The Role of Vasopressin in Experimental and Clinical Hypertension

The vasoconstrictor and vasopressor actions of vasopressin have been revealed in recent research through the use of highly specific and sensitive radioimmunoassays, employment of peptide antagonists, and comparison with an animal model which has hereditary absence of this hormone, the Brattleboro rat. Factors now known to modify the pressor effect of vasopressin are the baroreflexes, local vascular prostaglandin production, and a specific interaction with angiotensin II. In experimental models the volume retaining, but not the vasoconstrictor effect of vasopressin is necessary for mineralocorticoid-salt hypertension. Vasopressin contributes directly to the increase in arterial pressure of glycerol induced acute renal failure.
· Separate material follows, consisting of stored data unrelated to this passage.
## src/rtl/ulbd_pkg.sv

```systemverilog
package ulbd_pkg;

   // Default widths
   localparam int DEF_ADDR_WIDTH = 16;
   localparam int DEF_DATA_WIDTH = 8;

   // Request kinds, carried on tuser
   localparam logic [1:0] REQ_START = 2'd0;
   localparam logic [1:0] REQ_RX    = 2'd1;
   localparam logic [1:0] REQ_RDATA = 2'd2;

   // Transfer modes
   localparam logic [2:0] MODE_OUT_CHAR   = 3'd0;
   localparam logic [2:0] MODE_OUT_STR    = 3'd1;
   localparam logic [2:0] MODE_IN_CHAR    = 3'd2;
   localparam logic [2:0] MODE_IN_CHAR_EC = 3'd3;
   localparam logic [2:0] MODE_IN_LINE    = 3'd4;
   localparam logic [2:0] MODE_IN_LINE_EC = 3'd5;

   // Control register indexes
   localparam logic CSR_TERMINATOR = 1'b0;
   localparam logic CSR_NEWLINE    = 1'b1;

   // Character codes and register reset values
   localparam logic [7:0] BACKSPACE_CODE = 8'h08;
   localparam logic [7:0] TERM_RESET     = 8'h00;
   localparam logic [7:0] NEWLINE_RESET  = 8'h0a;

endpackage

```

## src/rtl/ulbd_engine.sv

```systemverilog
module ulbd_engine #(
   parameter int ADDR_WIDTH = ulbd_pkg::DEF_ADDR_WIDTH,
   parameter int DATA_WIDTH = ulbd_pkg::DEF_DATA_WIDTH
) (
   input  logic                  clock,
   input  logic                  reset,
   input  logic                  step,
   input  logic [1:0]            req_type,
   input  logic [2:0]            mode,
   input  logic [ADDR_WIDTH-1:0] out_base,
   input  logic [ADDR_WIDTH-1:0] in_base,
   input  logic [DATA_WIDTH-1:0] data_byte,
   input  logic [DATA_WIDTH-1:0] terminator_code,
   input  logic [DATA_WIDTH-1:0] newline_code,
   output logic                  tx_valid,
   output logic [DATA_WIDTH-1:0] tx_byte,
   output logic                  write_valid,
   output logic [ADDR_WIDTH-1:0] write_addr,
   output logic [DATA_WIDTH-1:0] write_data,
   output logic                  read_valid,
   output logic [ADDR_WIDTH-1:0] read_addr,
   output logic                  done_res,
   output logic                  rejected
);
   import ulbd_pkg::*;

   logic                  busy_ff, busy_in;
   logic [2:0]            mode_ff, mode_in;
   logic [ADDR_WIDTH-1:0] src_ff, src_in;
   logic [ADDR_WIDTH-1:0] dst_ff, dst_in;
   logic [ADDR_WIDTH-1:0] offset_ff, offset_in;

   logic [ADDR_WIDTH-1:0] offset_inc;
   logic [ADDR_WIDTH-1:0] store_addr;
   logic [DATA_WIDTH-1:0] bs_code;

   assign offset_inc = offset_ff + ADDR_WIDTH'(1);
   assign store_addr = dst_ff + offset_ff;
   assign bs_code    = DATA_WIDTH'(BACKSPACE_CODE);

   // Result and next state for the beat in hand
   always_comb begin
      busy_in     = busy_ff;
      mode_in     = mode_ff;
      src_in      = src_ff;
      dst_in      = dst_ff;
      offset_in   = offset_ff;
      tx_valid    = 1'b0;
      tx_byte     = '0;
      write_valid = 1'b0;
      write_addr  = '0;
      write_data  = '0;
      read_valid  = 1'b0;
      read_addr   = '0;
      done_res    = 1'b0;
      rejected    = 1'b0;
      case (req_type)
         REQ_START: begin
            if (busy_ff || mode > MODE_IN_LINE_EC) begin
               rejected = 1'b1;
            end else begin
               busy_in   = 1'b1;
               mode_in   = mode;
               src_in    = out_base;
               dst_in    = in_base;
               offset_in = '0;
               if (mode <= MODE_OUT_STR) begin
                  read_valid = 1'b1;
                  read_addr  = out_base;
               end
            end
         end
         REQ_RDATA: begin
            if (!busy_ff || mode_ff > MODE_OUT_STR) begin
               rejected = 1'b1;
            end else if (mode_ff == MODE_OUT_CHAR) begin
               tx_valid = 1'b1;
               tx_byte  = data_byte;
               done_res = 1'b1;
               busy_in  = 1'b0;
            end else if (data_byte == terminator_code) begin
               done_res = 1'b1;
               busy_in  = 1'b0;
            end else begin
               tx_valid   = 1'b1;
               tx_byte    = data_byte;
               offset_in  = offset_inc;
               read_valid = 1'b1;
               read_addr  = src_ff + offset_inc;
            end
         end
         REQ_RX: begin
            if (!busy_ff || mode_ff < MODE_IN_CHAR) begin
               rejected = 1'b1;
            end else begin
               // echo modes send every byte back
               if (mode_ff == MODE_IN_CHAR_EC || mode_ff == MODE_IN_LINE_EC) begin
                  tx_valid = 1'b1;
                  tx_byte  = data_byte;
               end
               if (mode_ff <= MODE_IN_CHAR_EC) begin
                  write_valid = 1'b1;
                  write_addr  = store_addr;
                  write_data  = data_byte;
                  done_res    = 1'b1;
                  busy_in     = 1'b0;
               end else if (data_byte == newline_code) begin
                  write_valid = 1'b1;
                  write_addr  = store_addr;
                  write_data  = terminator_code;
                  done_res    = 1'b1;
                  busy_in     = 1'b0;
               end else if (data_byte == bs_code && offset_ff != '0) begin
                  offset_in = offset_ff - ADDR_WIDTH'(1);
               end else begin
                  // backspace at the line start is stored like any byte
                  write_valid = 1'b1;
                  write_addr  = store_addr;
                  write_data  = data_byte;
                  offset_in   = offset_inc;
               end
            end
         end
         default: begin
            rejected = 1'b1;
         end
      endcase
   end

   // Transfer state
   always_ff @(posedge clock) begin
      if (reset) begin
         busy_ff <= 1'b0;
      end else if (step) begin
         busy_ff <= busy_in;
      end
   end

   always_ff @(posedge clock) begin
      if (reset) begin
         mode_ff   <= '0;
         src_ff    <= '0;
         dst_ff    <= '0;
         offset_ff <= '0;
      end else if (step) begin
         mode_ff   <= mode_in;
         src_ff    <= src_in;
         dst_ff    <= dst_in;
         offset_ff <= offset_in;
      end
   end

endmodule

```

## src/rtl/uart_line_buffer_dma.sv

```systemverilog
// A req beat is registered in the input stage, and its result in the result stage, before its rsp beat.
// Throughput: one beat per cycle unless rsp_tready holds the result stage; each beat's
// compares and address adds are done between the input register and the result register.
// Reset: synchronous, active high; engine idle, offset and bases cleared,
// terminator 0x00 and newline 0x0a, both stages empty.
module uart_line_buffer_dma #(
   parameter int ADDR_WIDTH = ulbd_pkg::DEF_ADDR_WIDTH,
   parameter int DATA_WIDTH = ulbd_pkg::DEF_DATA_WIDTH
) (
   input  logic                  clock,
   input  logic                  reset,
   // slave side
   input  logic                  req_tvalid,
   output logic                  req_tready,
   // mode, out_base, in_base, data_byte; zero padded to bytes
   input  logic [((3+2*ADDR_WIDTH+DATA_WIDTH+7)/8)*8-1:0] req_tdata,
   // req_type
   input  logic [1:0]            req_tuser,
   // master side
   output logic                  rsp_tvalid,
   input  logic                  rsp_tready,
   // tx_valid, tx_byte, write_valid, write_addr, write_data, read_valid,
   // read_addr, done_res, rejected; zero padded to bytes
   output logic [((5+2*ADDR_WIDTH+2*DATA_WIDTH+7)/8)*8-1:0] rsp_tdata,
   // control registers
   input  logic                  csr_we,
   input  logic                  csr_index,
   input  logic [DATA_WIDTH-1:0] csr_wdata
);
   import ulbd_pkg::*;

   localparam int RSP_FIELDS_W = 5 + 2*ADDR_WIDTH + 2*DATA_WIDTH;
   localparam int RSP_TDATA_W  = ((RSP_FIELDS_W + 7) / 8) * 8;
   localparam int OB_LO        = 3;
   localparam int IB_LO        = 3 + ADDR_WIDTH;
   localparam int DB_LO        = 3 + 2*ADDR_WIDTH;

   // Control registers
   logic [DATA_WIDTH-1:0] term_ff;
   logic [DATA_WIDTH-1:0] newline_ff;

   always_ff @(posedge clock) begin
      if (reset) begin
         term_ff    <= DATA_WIDTH'(TERM_RESET);
         newline_ff <= DATA_WIDTH'(NEWLINE_RESET);
      end else if (csr_we) begin
         case (csr_index)
            CSR_TERMINATOR: term_ff    <= csr_wdata;
            CSR_NEWLINE:    newline_ff <= csr_wdata;
            default:        term_ff    <= term_ff;
         endcase
      end
   end

   // Input stage
   logic                  in_valid_ff;
   logic [1:0]            in_type_ff;
   logic [2:0]            in_mode_ff;
   logic [ADDR_WIDTH-1:0] in_ob_ff;
   logic [ADDR_WIDTH-1:0] in_ib_ff;
   logic [DATA_WIDTH-1:0] in_data_ff;

   logic out_valid_ff;
   logic out_free;
   logic step;
   logic req_fire;

   assign out_free   = !out_valid_ff || rsp_tready;
   assign step       = in_valid_ff && out_free;
   assign req_tready = !in_valid_ff || out_free;
   assign req_fire   = req_tvalid && req_tready;

   always_ff @(posedge clock) begin
      if (reset) begin
         in_valid_ff <= 1'b0;
      end else if (req_tready) begin
         in_valid_ff <= req_tvalid;
      end
   end

   always_ff @(posedge clock) begin
      if (req_fire) begin
         in_type_ff <= req_tuser;
         in_mode_ff <= req_tdata[2:0];
         in_ob_ff   <= req_tdata[OB_LO +: ADDR_WIDTH];
         in_ib_ff   <= req_tdata[IB_LO +: ADDR_WIDTH];
         in_data_ff <= req_tdata[DB_LO +: DATA_WIDTH];
      end
   end

   // Engine
   logic                  tx_valid;
   logic [DATA_WIDTH-1:0] tx_byte;
   logic                  write_valid;
   logic [ADDR_WIDTH-1:0] write_addr;
   logic [DATA_WIDTH-1:0] write_data;
   logic                  read_valid;
   logic [ADDR_WIDTH-1:0] read_addr;
   logic                  done_res;
   logic                  rejected;

   ulbd_engine #(
      .ADDR_WIDTH (ADDR_WIDTH),
      .DATA_WIDTH (DATA_WIDTH)
   ) u_engine (
      .clock           (clock),
      .reset           (reset),
      .step            (step),
      .req_type        (in_type_ff),
      .mode            (in_mode_ff),
      .out_base        (in_ob_ff),
      .in_base         (in_ib_ff),
      .data_byte       (in_data_ff),
      .terminator_code (term_ff),
      .newline_code    (newline_ff),
      .tx_valid        (tx_valid),
      .tx_byte         (tx_byte),
      .write_valid     (write_valid),
      .write_addr      (write_addr),
      .write_data      (write_data),
      .read_valid      (read_valid),
      .read_addr       (read_addr),
      .done_res        (done_res),
      .rejected        (rejected)
   );

   // Result stage
   logic [RSP_FIELDS_W-1:0] rsp_ff;

   always_ff @(posedge clock) begin
      if (reset) begin
         out_valid_ff <= 1'b0;
      end else if (out_free) begin
         out_valid_ff <= in_valid_ff;
      end
   end

   always_ff @(posedge clock) begin
      if (step) begin
         rsp_ff <= {rejected, done_res, read_addr, read_valid, write_data,
                    write_addr, write_valid, tx_byte, tx_valid};
      end
   end

   assign rsp_tvalid = out_valid_ff;
   assign rsp_tdata  = RSP_TDATA_W'(rsp_ff);

   // Checks
   localparam int RD_V  = 2 + 2*DATA_WIDTH + ADDR_WIDTH;
   localparam int WR_V  = 1 + DATA_WIDTH;
   localparam int DONE  = RSP_FIELDS_W - 2;
   localparam int REJ   = RSP_FIELDS_W - 1;

   a_rej_alone: assert property (@(posedge clock) disable iff (reset)
      rsp_tvalid && rsp_ff[REJ] |-> !rsp_ff[DONE] && !rsp_ff[RD_V] && !rsp_ff[WR_V]
         && !rsp_ff[0])
      else $error("rejected beat carries an action");

   a_rd_wr_excl: assert property (@(posedge clock) disable iff (reset)
      rsp_tvalid |-> !(rsp_ff[RD_V] && rsp_ff[WR_V]))
      else $error("read and write issued in one beat");

   a_done_no_read: assert property (@(posedge clock) disable iff (reset)
      rsp_tvalid && rsp_ff[DONE] |-> !rsp_ff[RD_V])
      else $error("read issued on a finishing beat");

   a_stall_holds: assert property (@(posedge clock) disable iff (reset)
      in_valid_ff && !out_free |=> in_valid_ff && $stable(in_type_ff))
      else $error("input stage lost a beat under back-pressure");

endmodule

```

## config.mk

```make
export PLATFORM = sky130hd
export DESIGN_NAME = uart_line_buffer_dma
export DESIGN_NICKNAME = d
export VERILOG_FILES = /design/src/rtl/ulbd_pkg.sv /design/src/rtl/ulbd_engine.sv /design/src/rtl/uart_line_buffer_dma.sv
export SDC_FILE = /design/constraint.sdc
export NUM_CORES = 1
export LEC_CHECK = 0
export ABC_AREA = 0
export BUFFER_PORTS_ARGS = -buffer_cell sky130_fd_sc_hd__buf_2
export CORE_MARGIN = 10
export CORE_UTILIZATION = 35
export DETAILED_ROUTE_END_ITERATION = 16
export PLACE_DENSITY = 0.54
export SLEW_MARGIN = 40
export SYNTH_ARGS = -nofsm -noshare
export SYNTH_HDL_FRONTEND = slang
export SYNTH_SLANG_ARGS = --single-unit
export TNS_END_PERCENT = 1
```

## constraint.sdc

```tcl
create_clock -name clock -period 5.4 [get_ports clock]
set_input_delay 0.54 -clock clock [delete_from_list [all_inputs] [get_ports clock]]
set_output_delay 0.54 -clock clock [all_outputs]
set_load 0.05 [all_outputs]
```

Yosys cells after proc, flatten, opt, wreduce, memory -nomap -nowiden
Cells that the tools add are included.
{"block": "totals", "ff_bits": 168, "inputBits": 64, "output_inout_bits": 58, "word_cells": 126}
{"block": "op_classes", "addsub": 4, "n_lt_le_gt_ge": 5, "n_eq_ne": 16, "n_mux": 60, "bitwise_logic": 3, "reduce_logical": 22}
{"op": "$mux 16", "n": 16}
{"op": "$mux 8", "n": 8}
{"op": "$pmux 16 s3", "n": 1}
{"op": "$add 16x16->16", "n": 2}
{"op": "$pmux 16 s2", "n": 1}
{"op": "$mux 1", "n": 28}
{"op": "$add 16x1->16 const B", "n": 1}
{"op": "$eq 8x8->1", "n": 2}
{"op": "$pmux 8 s2", "n": 1}
{"op": "$reduce_bool 16->1", "n": 1}
{"op": "$sub 16x1->16 const B", "n": 1}
{"op": "$ne 2x2->1 const B", "n": 7}
{"op": "$reduce_and 9->1", "n": 1}
{"op": "$eq 8x4->1 const B", "n": 1}
{"op": "$reduce_and 7->1", "n": 1}
{"op": "$logic_or 1x1->1", "n": 6}
{"op": "$ne 3x1->1 const B", "n": 2}
{"op": "$pmux 1 s2", "n": 3}
{"op": "$pmux 1 s3", "n": 2}
{"op": "$reduce_and 2->1", "n": 2}
{"op": "$eq 3x2->1 const B", "n": 1}
{"op": "$eq 3x3->1 const B", "n": 1}
{"op": "$gt 3x1->1 const B", "n": 1}
{"op": "$gt 3x3->1 const B", "n": 1}
{"op": "other kinds (13)", "n": 19}

Depth between registers and ports, before layout
Gate-level depths: netlist of the first run.
{"block": "logic_depth", "ltp_word": 7, "ltp_mapped": 11, "mapped_depth_nobuf": 11}

Cells and area by module
A second synthesis of the first run with hierarchy kept.
{"block": "hier_totals", "cells_unflattened": 856, "area_unflattened_um2": 8625.8}
{"mod": "ulbd_engine", "instances": 1, "cells_per_inst": 680, "area_per_inst_um2": 4890.9, "seq_area_each_um2": 1041.0}
{"mod": "uart_line_buffer_dma", "instances": 1, "cells_per_inst": 176, "area_per_inst_um2": 3734.8, "seq_area_each_um2": 3303.2}

Worst setup path before layout of the first run
OpenSTA, ideal clock, no wires.
{"block": "synth_path", "path_kind": "register to register", "from": "reg out_valid_ff (netlist: rsp_tvalid)", "to": "reg u_engine.offset_ff[11]", "setup_time_ns": 0.059, "t_arrival_ns": 4.483, "required_ns": 5.341, "path_slack_ns": 0.857, "stages_incl_launch_ff": 8, "path_buffers": 1, "synth_period_minus_slack_ns": 4.543, "cell_sequence": "dfxtp_1 > nor2b_1 > nor2b_1 > nand3b_1 > a221oi_2 > nor3b_4 > buf_4 > a22o_1"}
{"block": "synth_between", "elab_chain_len": 4}
{"element": "start: declaration", "line": "uart_line_buffer_dma.sv:63", "text": "logic out_valid_ff;"}
{"element": "start signal: assignment", "line": "uart_line_buffer_dma.sv:134", "text": "out_valid_ff <= in_valid_ff;"}
{"element": "$logic_not 1->1", "line": "uart_line_buffer_dma.sv:68", "text": "assign out_free = !out_valid_ff || rsp_tready;"}
{"element": "$logic_or 1x1->1", "line": "uart_line_buffer_dma.sv:68"}
{"element": "$logic_and 1x1->1", "line": "uart_line_buffer_dma.sv:69", "text": "assign step = in_valid_ff && out_free;"}
{"element": "via step", "line": "uart_line_buffer_dma.sv:65", "text": "logic step;"}
{"element": "$reduce_and 9->1 (no line)"}
{"element": "end signal: assignment", "line": "ulbd_engine.sv:149", "text": "offset_ff <= offset_in;"}
{"element": "end: declaration", "line": "ulbd_engine.sv:31", "text": "logic [ADDR_WIDTH-1:0] offset_ff, offset_in;"}
The timed path passes the listed nets, and every way through them passes these cells.
A chain may end at the register's enable or synchronous reset.

Final worst setup path of the first run
{"block": "layout_path", "from": "reg u_engine.offset_ff[6]", "to": "reg rsp_ff[50] (data pin)"}
{"block": "layout_between", "elab_chain_len": 6}
{"element": "$add 16x1->16", "line": "ulbd_engine.sv:37", "text": "assign offset_inc = offset_ff + ADDR_WIDTH'(1);"}
{"element": "$add 16x16->16", "line": "ulbd_engine.sv:89", "text": "read_addr = src_ff + offset_inc;"}
{"element": "$mux 16", "line": "ulbd_engine.sv:81", "text": "end else if (data_byte == terminator_code) begin"}
{"element": "$mux 16", "line": "ulbd_engine.sv:76", "text": "end else if (mode_ff == MODE_OUT_CHAR) begin"}
{"element": "$mux 16", "line": "ulbd_engine.sv:74", "text": "if (!busy_ff || mode_ff > MODE_OUT_STR) begin"}
{"element": "$pmux 16 s2", "line": "ulbd_engine.sv:57", "text": "case (req_type)"}
{"element": "via read_addr[15]", "line": "uart_line_buffer_dma.sv:98", "text": "logic [ADDR_WIDTH-1:0] read_addr;"}
{"element": "end signal: assignment", "line": "uart_line_buffer_dma.sv:140", "text": "rsp_ff <= {rejected, done_res, read_addr, read_valid, write_data,"}
{"element": "end: declaration", "line": "uart_line_buffer_dma.sv:128", "text": "logic [RSP_FIELDS_W-1:0] rsp_ff;"}
The timed path passes the listed nets, and every way through them passes these cells.

==> impl_results.md, run 1 <==
* Outcome: complete, no violations
* CTS tree: built
* Routed WL at around 21 mm
* Power per Cell Area at between 200 and 300 nW/um2
* CP Capture Type: register
* Initial cell density of the core at a little over a third
* Pre-Repair DR Iteration Count at 5
* ANT cells at 0
* CP max-delay cell: dfxtp_1
* Bufs and invs on worst path at 0
* Final Critical Period at approximately 3.7 ns
* Avg Inst Size Synth at ~10 um2
* Drt via density at a little under 5
* Sink Count at 168
* Skew final at ~0.013 ns
* R2R Setup Slk at ~1.7 ns
* Cells after DPL at 1217
* Final-report hold violation count at 0
* Crit-path max FO at 11
* Worst path most repeated cell: a21o_1
* DIE AREA at 31000 um2
* Row cnt at 57
* Die width at 176 um
* # setup viols final at 0
* DRC Markers at 0
* Nets at around 1000
* Most frequent cells in the layout: nand2_1, buf_2, edfxtp_1
* Max stage delay on crit path at 0.64 ns
* Setup bufs post-CTS at 0
* Die Ht at ~180 um
* Worst-path clk slew at roughly 0.070 ns
* Num CTS Buffers at 17
* Most common cell after layout, fill and taps aside: nand2_1
* P_sw at just over 0.0007 W
* Power consumption at 0.00279 W
* DRT antenna net count at 0
* Final period util at between 60 and 70%
* Asr flop ratio synth at 0%
* Via count at 6185
* Layout cells sized above 1 at roughly a fifth
* Internal at between 0.002 and 0.0025 W
* RSZ-0062 raised after global routing: false
* Seq/Total Area, Yosys at just over 50%
* Slew Limit Fails at 0
* Top delay family on crit path: compound AO/OA/AOI/OAI gates
* Setup tns final at 0 ns
* Max VDD drop at between 0.2 and 0.25 mV
* H-tree level count at 4
* Post-DP HPWL at roughly 15 mm
* Setup Crit Path Kind: reg2reg
* Vias in the first global route at approximately 6200
* # IOs at about 120
* Number of max-cap violations at 0
* Leakage power at 4.11 nW
* Net Sw Frac at between 20% and 30%
* Yosys warns at 0
* Hold/Removal Path Class: in2reg
* Clk buf depth at 2
* Avg WL per Cell at about 17 um
* Slew headroom at a little under half
* Netlist cell types at 66
* Worst Path Required at approximately 5.6 ns
* Worst endpoint data arrival time at between 3 and 4 ns
* Slew @ Worst Pin at approximately 0.81 ns
* Synth Instances at about 810
* Initial DRC count at between 200 and 300
* PortBufs at 113
* First-pass GRT wire length at between 30 and 40 mm
* Gate power share at under 10%
* CTS root buffer: clkbuf_16
* Final Instance Count excl. Fillers at between 1000 and 1500
* Initial antenna violation count at 0
* Top FF cell, synth: edfxtp_1
* Grt ovf at 0
* # resized after CTS at 0
* Fmax at roughly 270 MHz
* Sequential share of power at between 50% and 60%
* Post-cts hold buffer count at 0
* Largest net degree at the start of global routing at 61
* Worst-skew pair later-pin latency at 0.43 ns
* Post-synth EDFFs at a little under 100
* Mapped cell area at between 8000 and 9000 um2
* Syn-to-layout area delta at 16.3%
* Synthesis-stage register bit count at about 170
* RePlAce Congestion at 0.809
* CP Cell Sequence: nand4_1 -> nor4_2 -> xor2_1 -> ha_1 -> a21o_1 -> a31o_2 -> a21o_1 -> a31oi_1 -> xnor2_1 -> a22o_1
* Total track usage at between 10% and 20%
* Clk network pwr share at between 40 and 50%
* WHS at roughly 0.28 ns
* Core Region at between 20000 and 25000 um2
* Worst Setup Start Kind: register
## metal layers
metal	share of wire [%]	up-vias	global-route usage, %	wire (um)
li1	-	3144	-	-
met1	47	2885	17.4	9710
met2	47	137	22.4	9890
met3	4.7	19	3.27	983
met4	1.2	0	3.92	253
met5	0	-	0	0
## worst reg2reg max path, cell delays in order, from the launching register on
cell and delay, ns:
dfxtp_1 0.64, nand4_1 0.37, nor4_2 0.45, xor2_1 0.46, ha_1 0.37, a21o_1 0.21, a31o_2 0.27, a21o_1 0.17
a31oi_1 0.24, xnor2_1 0.12, a22o_1 0.18
## power by group through the flow
stage,sequential (W),combinational (W),clock (W)
floorplan,0.00151,0.0000922,0
global placement,0.00146,0.000214,0
detailed placement,0.00146,0.000216,0
CTS,0.00143,0.000216,0.00118
global route,0.00144,0.000232,0.00122
finish,0.00143,0.000213,0.00114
In nephrectomized rats, plasma vasopressin is elevated and contributes directly to maintenance of pressure. Vasopressin antagonism may reduce arterial pressure in Goldblatt 1 and 2 kidney hypertension and in one genetic model, spontaneously hypertensive rat (SHR), but the peptide is not necessary for hypertension in these models. Plasma vasopressin is reduced in primary aldosteronism, but may be elevated in malignant hypertension. In essential hypertension, there is considerable disagreement among various studies in which plasma vasopressin, urine vasopressin excretion, platelet associated vasopressin, or vasopressin-neurophysin were measured as to whether there is evidence for increased secretion of vasopressin. Only preliminary studies of vasopressin antagonism in clinical hypertension have been reported. At present, there is no conclusive evidence that elevated vasopressin secretion occurs or is necessary for any form of clinical hypertension.